Oh TiVO! Oh TiVO! What did I ever do without you? TiVO should be a gift from the hospital upon the birth of your first child, "Congratulations! It's a boy! And TiVO!" They are probably worried that the dads would drop the newborns on their heads in their rush to glomp on to the TiVO box.

I workout in my PJ's, because how much closer can you get to yoga attire than a skimpy skinny-strap tank and drawstring/elastic-banded pants? Somewhere between 10:30 and 11 I hit the shower. By the time I've hosed off, shaved/exfoliated, gotten dressed, put on make-up and beat my hair into a semblance of submission, it's the crack of noon and lunchtime. Then off to school to drop of Monster #1 (half-day Pre-K). If I go a little crazy and decide to tidy up or start some laundry somewhere along the way, I end up giving him the bum's rush at the curb to get out of the car before someone realizes I'm just wearing a jacket over my PJ's and driving in my socks.
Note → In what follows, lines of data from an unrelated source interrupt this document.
[config.mk]
export PLATFORM = sky130hd
export DESIGN_NAME = utf8_byte_stream_decoder
export DESIGN_NICKNAME = d
export VERILOG_FILES = /design/src/rtl/core/u8d_pkg.sv /design/src/rtl/core/utf8_byte_stream_decoder.sv /design/src/rtl/core/u8d_step.sv /design/src/rtl/core/u8d_out_fifo.sv
export SDC_FILE = /design/constraint.sdc
export NUM_CORES = 1
export LEC_CHECK = 0
export BUFFER_PORTS_ARGS = -buffer_cell sky130_fd_sc_hd__buf_4
export CAP_MARGIN = 20
export CORE_AREA = 10 10 127 129
export DETAILED_ROUTE_END_ITERATION = 16
export DIE_AREA = 0 0 137 139
export GPL_ROUTABILITY_DRIVEN = 1
export HOLD_SLACK_MARGIN = 0.02
export RECOVER_POWER = 100
export SLEW_MARGIN = 20
export SYNTH_ARGS = -nofsm -noshare
export SYNTH_HDL_FRONTEND = slang
export SYNTH_SLANG_ARGS = --single-unit
export TNS_END_PERCENT = 1
[constraint.sdc]
create_clock -name clk -period 3.3 [get_ports clk]
set_input_delay 0.99 -clock clk [delete_from_list [all_inputs] [get_ports clk]]
set_output_delay 0.99 -clock clk [all_outputs]
set_load 0.1 [all_outputs]
[src/rtl/core/u8d_pkg.sv]
package u8d_pkg;

  localparam int unsigned CodeW   = 21;
  localparam int unsigned ByteW   = 8;
  localparam int unsigned StatusW = 3;

  localparam logic [CodeW-1:0] ReplacementReset = 21'h00FFFD;

  // Decode phase. The same encoding is reported as the result status.
  typedef enum logic [StatusW-1:0] {
    PH_START   = 3'd0,
    PH_ACCEPT  = 3'd1,
    PH_REJECT  = 3'd2,
    PH_EXPECT1 = 3'd3,
    PH_EXPECT2 = 3'd4,
    PH_EXPECT3 = 3'd5
  } phase_t;

  typedef enum logic {
    CMD_FEED  = 1'b0,
    CMD_RESET = 1'b1
  } command_t;

  typedef struct packed {
    logic [StatusW-1:0] status;
    logic [CodeW-1:0]   code_point;
  } out_item_t;

  typedef struct packed {
    phase_t           next_phase;
    logic [CodeW-1:0] next_partial;
    out_item_t        item;
  } step_res_t;

endpackage

[src/rtl/core/utf8_byte_stream_decoder.sv]
// Channel   | Ports                                   | Direction
// ----------+-----------------------------------------+----------
// input     | in_valid, in_ready, in_command,         | in
//           | in_data_byte                            |
// result    | out_valid, out_ready, out_status,       | out
//           | out_code_point                          |
// config    | cfg_we, cfg_wdata (replacement code)    | in
//
// Each request updates the decode phase and partial code point at the accepting edge, and
// its result goes into a two-entry output queue, so a request can be accepted on every
// cycle while the queue is not full. A result is offered once those ahead of it are taken.
// in_ready drops only while both queue entries hold results the receiver has not taken.
// Reset (synchronous, active low) returns the decoder to the start phase, clears the
// partial code point, empties the queue and loads the replacement code with U+FFFD.
module utf8_byte_stream_decoder
  import u8d_pkg::*;
(
  input  logic               clk,
  input  logic               rst_n,

  input  logic               in_valid,
  output logic               in_ready,
  input  logic               in_command,
  input  logic [ByteW-1:0]   in_data_byte,

  output logic               out_valid,
  input  logic               out_ready,
  output logic [StatusW-1:0] out_status,
  output logic [CodeW-1:0]   out_code_point,

  input  logic               cfg_we,
  input  logic [CodeW-1:0]   cfg_wdata
);

  phase_t           phase_r;
  phase_t           phase_nxt;
  logic [CodeW-1:0] partial_r;
  logic [CodeW-1:0] partial_nxt;
  logic [CodeW-1:0] replacement_r;
  logic [CodeW-1:0] replacement_nxt;
  step_res_t        step;
  out_item_t        head;
  logic             q_full;
  logic             accept;

  assign in_ready = !q_full;
  assign accept   = in_valid && in_ready;

  // Decode logic: next phase, next partial code point and the result for
  // the byte currently presented.
  u8d_step u_step (
    .phase       (phase_r),
    .partial     (partial_r),
    .replacement (replacement_r),
    .command     (in_command),
    .data_byte   (in_data_byte),
    .res         (step)
  );

  // State only advances when a request is actually taken.
  always_comb begin
    phase_nxt       = accept ? step.next_phase : phase_r;
    partial_nxt     = accept ? step.next_partial : partial_r;
    replacement_nxt = cfg_we ? cfg_wdata : replacement_r;
  end

  always_ff @(posedge clk) begin
    if (!rst_n) begin
      phase_r       <= PH_START;
      partial_r     <= '0;
      replacement_r <= ReplacementReset;
    end else begin
      phase_r       <= phase_nxt;
      partial_r     <= partial_nxt;
      replacement_r <= replacement_nxt;
    end
  end

  // Result queue decouples the two handshakes.
  u8d_out_fifo u_out_fifo (
    .clk       (clk),
    .rst_n     (rst_n),
    .push      (accept),
    .push_item (step.item),
    .full      (q_full),
    .out_valid (out_valid),
    .out_ready (out_ready),
    .out_item  (head)
  );

  assign out_status     = head.status;
  assign out_code_point = head.code_point;

endmodule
All this leaving me to any errands I might need to run for after school (as "School Time" for Monster #1 is "Nap Time" for Monster #2 and "Computer/Blog Time" for mommy and I ain't messin' with that!). Afternoon, specifically late afternoon, is the WORST time to run errands with small children. So I'm basically screwed there.

So, you are now seeing the beauty of my "up at 7am" scheme. I could go down and get my workout done before breakfast, which itself would probably move up closer to 8 since the kids would no longer be laying in bed with me watching cartoons until hunger works it's way up to their vocal chords. And the planets would align and all would be right with the world - thoretically.
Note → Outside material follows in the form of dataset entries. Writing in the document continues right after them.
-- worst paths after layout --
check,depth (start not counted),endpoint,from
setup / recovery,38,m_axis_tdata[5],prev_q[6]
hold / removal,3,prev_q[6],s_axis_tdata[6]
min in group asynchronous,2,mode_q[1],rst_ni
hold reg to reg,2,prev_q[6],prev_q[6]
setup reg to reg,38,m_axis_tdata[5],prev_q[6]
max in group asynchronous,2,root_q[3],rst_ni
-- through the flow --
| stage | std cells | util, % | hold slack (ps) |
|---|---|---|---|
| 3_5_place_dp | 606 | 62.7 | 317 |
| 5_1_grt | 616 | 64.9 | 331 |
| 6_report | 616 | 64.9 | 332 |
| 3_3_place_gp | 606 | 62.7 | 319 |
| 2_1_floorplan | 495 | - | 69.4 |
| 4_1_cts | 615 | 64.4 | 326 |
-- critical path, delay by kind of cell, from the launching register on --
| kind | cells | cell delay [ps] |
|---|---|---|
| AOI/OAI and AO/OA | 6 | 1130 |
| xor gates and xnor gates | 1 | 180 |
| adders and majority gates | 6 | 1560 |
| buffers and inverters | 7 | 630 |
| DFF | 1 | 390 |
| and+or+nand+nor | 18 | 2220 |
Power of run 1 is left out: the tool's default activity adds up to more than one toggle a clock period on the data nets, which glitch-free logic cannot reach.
===== src/rtl/rpn_cell.sv =====
module rpn_cell (
   input  logic                            clock,
   input  rpn_pkg::cell_mode_type          mode,
   input  logic [rpn_pkg::WORD_W-1:0]      above,
   input  logic [rpn_pkg::WORD_W-1:0]      below,
   input  logic [rpn_pkg::WORD_W-1:0]      result,
   output logic [rpn_pkg::WORD_W-1:0]      data
);
   import rpn_pkg::*;

   logic [WORD_W-1:0] data_ff;
   logic [WORD_W-1:0] data_in;

   always_comb begin
      case (mode)
         CELL_TAKE_ABOVE:  data_in = above;
         CELL_TAKE_BELOW:  data_in = below;
         CELL_TAKE_RESULT: data_in = result;
         default:          data_in = data_ff;
      endcase
   end

   always_ff @(posedge clock) begin
      data_ff <= data_in;
   end

   assign data = data_ff;

endmodule
==> src/rtl/rpn_pkg.sv <==
package rpn_pkg;

   localparam int STACK_DEPTH_DEFAULT = 64;
   localparam int WORD_W = 32;
   localparam int LIT_W = 30;
   localparam int DEPTH_W = 7;
   localparam int STATUS_W = 3;

   // command codes
   localparam logic [1:0] CMD_PUSH = 2'd0;
   localparam logic [1:0] CMD_OPER = 2'd1;
   localparam logic [1:0] CMD_POP = 2'd2;

   // operator characters
   localparam logic [7:0] OP_ADD = 8'h2B;
   localparam logic [7:0] OP_SUB = 8'h2D;
   localparam logic [7:0] OP_MUL = 8'h2A;
   localparam logic [7:0] OP_DIV = 8'h2F;

   // status codes
   localparam logic [STATUS_W-1:0] STAT_OK = 3'd0;
   localparam logic [STATUS_W-1:0] STAT_UNDER = 3'd1;
   localparam logic [STATUS_W-1:0] STAT_BADOP = 3'd2;
   localparam logic [STATUS_W-1:0] STAT_DIVZ = 3'd3;
   localparam logic [STATUS_W-1:0] STAT_FULL = 3'd4;

   typedef enum logic [1:0] {
      CELL_HOLD,
      CELL_TAKE_ABOVE,
      CELL_TAKE_BELOW,
      CELL_TAKE_RESULT
   } cell_mode_type;

   typedef enum logic [3:0] {
      S_IDLE = 4'b0001,
      S_MUL = 4'b0010,
      S_DIV = 4'b0100,
      S_FINISH = 4'b1000
   } state_type;

endpackage

==> src/rtl/rpn_div.sv <==
module rpn_div (
   input  logic                            clock,
   input  logic                            reset,
   input  logic                            start,
   input  logic [rpn_pkg::WORD_W-1:0]      dividend,
   input  logic [rpn_pkg::WORD_W-1:0]      divisor,
   output logic                            done,
   output logic [rpn_pkg::WORD_W-1:0]      quotient
);
   import rpn_pkg::*;

   localparam int STEPS = WORD_W;
   localparam int STEP_W = $clog2(STEPS);

   logic                busy_ff, busy_in;
   logic                done_ff, done_in;
   logic [STEP_W-1:0]   step_ff, step_in;
   logic [WORD_W-1:0]   rem_ff, rem_in;
   logic [WORD_W-1:0]   quo_ff, quo_in;
   logic [WORD_W-1:0]   dsr_ff, dsr_in;
   logic                neg_ff, neg_in;
   logic [WORD_W:0]     trial;

   // one quotient bit per cycle on magnitudes, restoring
   assign trial = {rem_ff, quo_ff[WORD_W-1]} - {1'b0, dsr_ff};

   always_comb begin
      busy_in = busy_ff;
      done_in = 1'b0;
      step_in = step_ff;
      rem_in = rem_ff;
      quo_in = quo_ff;
      dsr_in = dsr_ff;
      neg_in = neg_ff;
      if (start) begin
         busy_in = 1'b1;
         step_in = '0;
         rem_in = '0;
         quo_in = dividend[WORD_W-1] ? (WORD_W'(0) - dividend) : dividend;
         dsr_in = divisor[WORD_W-1] ? (WORD_W'(0) - divisor) : divisor;
         neg_in = dividend[WORD_W-1] ^ divisor[WORD_W-1];
      end else if (busy_ff) begin
         if (!trial[WORD_W]) begin
            rem_in = trial[WORD_W-1:0];
            quo_in = {quo_ff[WORD_W-2:0], 1'b1};
         end else begin
            rem_in = {rem_ff[WORD_W-2:0], quo_ff[WORD_W-1]};
            quo_in = {quo_ff[WORD_W-2:0], 1'b0};
         end
         step_in = step_ff + 1'b1;
         if (step_ff == STEP_W'(STEPS - 1)) begin
            busy_in = 1'b0;
            done_in = 1'b1;
         end
      end
   end

   always_ff @(posedge clock) begin
      if (reset) begin
         busy_ff <= 1'b0;
         done_ff <= 1'b0;
         step_ff <= '0;
      end else begin
         busy_ff <= busy_in;
         done_ff <= done_in;
         step_ff <= step_in;
      end
      rem_ff <= rem_in;
      quo_ff <= quo_in;
      dsr_ff <= dsr_in;
      neg_ff <= neg_in;
   end

   assign done = done_ff;
   assign quotient = neg_ff ? (WORD_W'(0) - quo_ff) : quo_ff;

endmodule

==> config.mk <==
export PLATFORM = sky130hd
export DESIGN_NAME = rpn_div
export DESIGN_NICKNAME = d
export VERILOG_FILES = /design/src/rtl/rpn_pkg.sv /design/src/rtl/rpn_div.sv
export SDC_FILE = /design/constraint.sdc
export NUM_CORES = 1
export LEC_CHECK = 0
export ABC_AREA = 1
export BUFFER_PORTS_ARGS = -buffer_cell sky130_fd_sc_hd__buf_4
export CORE_UTILIZATION = 65
export DETAILED_ROUTE_END_ITERATION = 8
export GPL_TIMING_DRIVEN = 1
export PLACE_DENSITY = 0.95
export SLEW_MARGIN = 10
export SYNTH_ARGS = -nofsm -noshare
export SYNTH_HDL_FRONTEND = slang
export SYNTH_SLANG_ARGS = --single-unit
==> constraint.sdc <==
create_clock -name clock -period 6.15 [get_ports clock]
set_clock_uncertainty 0.2 [all_clocks]
set_input_delay 1.23 -clock clock [delete_from_list [all_inputs] [get_ports clock]]
set_output_delay 1.23 -clock clock [all_outputs]
set_load 0.005 [all_outputs]
# Word level (Yosys, flattened, before mapping)
# Cells that the tools add are included.
[totals] ff_bits=104 output_inout_bits=33 elab_cells=30
[classes] add_sub_neg=5 n_eq_ne=1 n_mux=11 bitwise_logic=2 reduce_logical=3
[op_table] op="2-to-1 mux 32 bit" n=5
[op_table] op="subtractor 1 x 32 -> 32 bit (first input constant)" n=3
[op_table] op="subtractor 33 x 32 -> 33 bit" n=1
[op_table] op="2-to-1 mux 31 bit" n=1
[op_table] op="adder 5 x 1 -> 5 bit (second input constant)" n=1
[op_table] op="== test 5 bit (second input constant)" n=1
[op_table] op="2-to-1 mux 1 bit" n=5
[op_table] op="OR reduction 3 bit" n=1
[op_table] op="nonzero test 2 bit" n=1
[op_table] op="OR reduction 2 bit" n=1
[op_table] op="NOT 1 bit" n=1
[op_table] op="bitwise XOR 1 bit" n=1

# Logic depth before layout (Yosys ltp)
[depth] depth_word=4 ltp_mapped=19

# Least setup slack after synthesis
# Ideal clock, no wire load.
[synth_timing] path_type="reg2out" startpoint="register quo_ff[0]" endpoint="output quotient[20] in the netlist's numbering" t_arrival_ps=1837 path_slack_ps=2883 stages_incl_launch_ff=11 path_buffers=0 path_cell_list="edfxtp_1 inv_1 ha_1 nand2_1 nor3_2 nand2_1 nor2_1 nand2_1 or2_2 o21ai_0 xor2_1"
[synth_between] elab_chain_cells=2
[synth_lines] item="start: declaration" line_no="rpn_div.sv:19" source="logic [WORD_W-1:0] quo_ff, quo_in;"
[synth_lines] item="start signal: assignment" line_no="rpn_div.sv:69" source="quo_ff <= quo_in;"
[synth_lines] item="subtractor 1 x 32 -> 32 bit" line_no="rpn_div.sv:75" source="assign quotient = neg_ff ? (WORD_W'(0) - quo_ff) : quo_ff;"
[synth_lines] item="2-to-1 mux 32 bit" line_no="rpn_div.sv:75"
[synth_lines] item="end: declaration" line_no="rpn_div.sv:8" source="output logic [rpn_pkg::WORD_W-1:0] quotient"
# No other way between the ends.

# Worst setup path after layout
[layout_timing] startpoint="register quo_ff[0]" endpoint="output quotient[18] in the netlist's numbering"
# The elaborated chain is that of the path after synthesis.

==> flow_summary.yaml <==
outcome:
  outcome: "finished, violations left"
  violations: "DRC"
sta:
  setup_viol: 0
  min_period_ns: 4.04
  hold_viol: 0
  post-route-period-util_pct: 65.7
  rsz0062_at_grt: "no"
  relSlewSlack_pct: 21.0
  fmax_ghz: 0.248
  tightestPinTransition_ns: 1.18
  tns_ns: 0
  fin_ws_ns: 2.11
  slew_violations: 0
synth:
  synthesis.instances: 1478
  ys_seq_elements: 104
  synthDistinctLibCells: 35
  yosysWarnings: 0
  synth_ff_type: "edfxtp_1"
  synth-edff-count: 65
  syn-cell-area_mm2: 0.00918
  syn_avg_cell_area_um2: 6.21
  yosys-top-cells-count: "nand2_1 (508), inv_1 (291), nor2_1 (125)"
  seq_area_frac_synth_pct: 29.8
  async_flop_share_pct: 0
  synth_largest_area_cell: "edfxtp_1"
  synth_nets: 1583
  synthTopCellsByArea: "edfxtp_1 (21%), nand2_1 (21%), inv_1 (12%), dfxtp_1 (8.5%), xor2_1 (6.5%)"
  synth_top_cell_area_share_pct: 21.3
  synth_most_common_cell: "nand2_1"
power_and_ir_drop:
  power.switching_w: 0.000611
  cell_internal_pwr_w: 0.00132
  power_density_mw_per_mm2: 187
  leakage_nw: 5.52
  vdd_drop_max_mv: 0.140
  pwr-share-clk_pct: 30.6
  p_seq_share_pct: 43.5
  swShare_pct: 31.6
  power_frac_comb_pct: 25.9
cts:
  cts_buffers: 9
  clock-sinks: 104
  clockBufferDepth: 2
  cts_tree: "built"
  cts_setup_buffers: 0
  clockRootBuffer: "clkbuf_16"
  cts_resized: 0
  clk_pin_slew_ns: 0.07
  htree_levels: 3
  cts_hold_buf: 0
  insertion_delay_ns: 0.36
cells_and_area:
  area.sequential_mm2: 0.00273
  drive_gt1_share_pct: 8.56
  area_growth_pct: 12.6
  finish.net_count: 1666
  multi_input_area_mm2: 0.00521
  diodes: 0
  fillers: 1063
place:
  dpl.hpwl_um: 19100
  portBuffers: 99
  preCtsSetupSlack_ns: 2.54
  place_congestion: 0.978
floorplanning:
  die_x_um: 121
  die_h_um: 121
  core_area_mm2: 0.0138
  start_util_pct: 66.4
  row_count: 43
  io_pins: 100
  die-area_mm2: 0.0146
setup_path:
  crit_path_end_kind: "primary output"
  worst_setup_path_start_kind: "flip-flop"
  crit_fanout: 4
  arrival_ns: 2.61
  path_class: "flip-flop to primary output"
  r2r_cells: 17
  worstPathRequired_ns: 4.72
  reg2reg_slack_ns: 2.50
routing:
  postRouteAntennaNets: 0
  drt_iter0_drc: 1063
  drc_errors: 2
  routed_via_density: 5.54
  drtPass1Iterations: 8
  wire_per_inst_um: 14.3
  wl_um: 25100
  vias: 9666
grt:
  grt_usage_pct: 35.6
  grt_max_degree: 56
  grt_pass1_wl_um: 40800
  grt_pass1_vias: 9035
  grt_overflow: 0
  antenna_found_initial: 1
hold_path:
  min_path_type: "flip-flop to flip-flop"
  min_path_cells: 2
flow_run:
  cap_violations: 0
placed cells by master (no fill, tap or decap), types with 3 or more instances in the layout:
master	count
nand2_1	508
inv_1	291
nor2_1	123
buf_4	103
nand3_1	102
xor2_1	68
edfxtp_1	65
o21ai_0	63
dfxtp_1	39
ha_1	37
nor3_1	31
a21oi_1	28
xnor2_1	24
nand4_1	21
clkbuf_16	9
or2_2	8
and2_1	6
a31oi_1	5
nor4_1	5
nor2_2	4
nand2_2	3
a21o_1	3
clkbuf_1	3
layout make-up:
class | instances | share of cell area [%]
clock buffer | 12 | 2.29
tap | 180 | 2.18
inverter | 292 | 10.6
sequential | 104 | 26.5
clock inverter | 4 | 0.521
multi-input combinational | 1051 | 50.5
timing repair buffer | 103 | 7.49
layer usage:
metal	routed length [um]	track usage [%]	up-vias
li1	-	-	4731
met2	11800	60.2	514
met3	2290	6.84	100
met5	0	0	-
met4	981	17.1	0
met1	9980	43.5	4321
stage by stage:
stage          total power (W)  std cells  area, um^2  utilization [%]  hold slack, ns
3_3_place_gp           0.00132       1730       10000             72.6           0.255
3_5_place_dp           0.00134       1730       10000             72.6           0.265
5_1_grt                0.00202       1746       10300             74.7           0.304
2_1_floorplan          0.00113       1478        9180                -           0.243
6_report               0.00193       1746       10300             74.7           0.273
4_1_cts                0.00193       1746       10300             74.7           0.277
flip-flops by register name, indices dropped and copies added, names as in the netlist:
name	flops
dsr_ff	32
quo_ff	32
neg_ff	1
busy_ff	1
step_ff	5
done	1
rem_ff	32
cell families after synthesis:
logic type,share of synthesized area (%)
buffers and inverters,13.5
adders and majority gates,5.26
and+or+nand+nor,36.8
xor gates and xnor gates,8.78
DFF,29.8
AOI/OAI and AO/OA,5.89
power groups by stage:
stage	registers, W	logic, W	clock network [W]
final	0.000842	0.000501	0.000591
after global routing	0.000848	0.000551	0.000620
after CTS	0.000841	0.000492	0.000593
after detailed placement	0.000856	0.000486	0
after global placement	0.000853	0.000472	0
after floorplan	0.000842	0.000291	0
path summary, 6_finish.rpt:
check	start	endpoint
max	quo_ff[0]	quotient[18]
min	step_ff[4]	step_ff[4]
max reg2reg	quo_ff[31]	rem_ff[21]
min reg2reg	step_ff[4]	step_ff[4]
critical path, cell delays in order (launching register included):
cell and delay [ns]:
edfxtp_1 0.39, inv_1 0.12, ha_1 0.18, nand2_1 0.08, nor3_2 0.21, nand2_1 0.11, nor2_1 0.19, nand2_1 0.12
or2_2 0.32, o21ai_0 0.22, xor2_1 0.17, buf_4 0.13
(Power assumes the default switching activity.)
Needless to say, I have already biffed it. I can FEEL your stunned surprise and that revelation. I skipped the whole "dance of the snooze button fairy" and went straight to the shut off. Take the fact that it's freezing and add a little Monster snuggled up to me (since about4am) and my thimble full of will power is down to nil.

Here is where our friend Karma comes in.

First I get a package delivered (it was from philosophy - wah hoo!!) and I'm answering the door in my tiny tank with my nipples, which could be seen from space, going "What can we do for you?". THEN my dad calls (to tell me that my step-sister's daughter fell off her bike and broke not just one, but BOTH arms, and I'm telling him how my best friend was in a car-totaling accident when she was turned around backwards in the passenger seat holding a barf bag for her son and only the air bag kept her from flying out the windshield) further delaying the shower portion of our program. AND THEN my favorite neighbor pulls up in my driveway and sends her little Monster to the door asking if my Monster pack and I would like to join them for lunch.

So here I am at the door AGAIN, trying not to let my nipples terrify her son - or any passing cosmonauts - while trying to juggle the phone and keep the kinderbeasts from making a break for it. So I end up at Chick-fil-a (aka Mommy Central due to it's decent food, clean play area and free balloons) wearing my glasses (you know, the cheap frames I picked because "I'll never wear these out of the house") and my hair sticking up like I've been rode hard and put up wet (which considering that last night was Mommy's quality time with the Jacuzzi tub, um, I guess I kind of was). All the while I'm using my yoga quasi-flexibility to kick myself repeatedly in the arse and inwardly railing against the cosmic forces, "Why didn't I just get up at 7!!?? I would have been pretty and wearing pants that I didn't wear yesterday (so that now the ass portion looks like JLo wore them last)!! I swear!"

Karma, Karma, Karma. You sucka, sucka, sucka. Apparently there is some helping-little-old-ladies-cross-the-street in my future to even things out a little. Or even, more diabolically, maybe spending more time with the wee fiends and less time reading - drat it!

Oh yeah, and I'm getting up at 7 tomorrow, FOR SURE!!!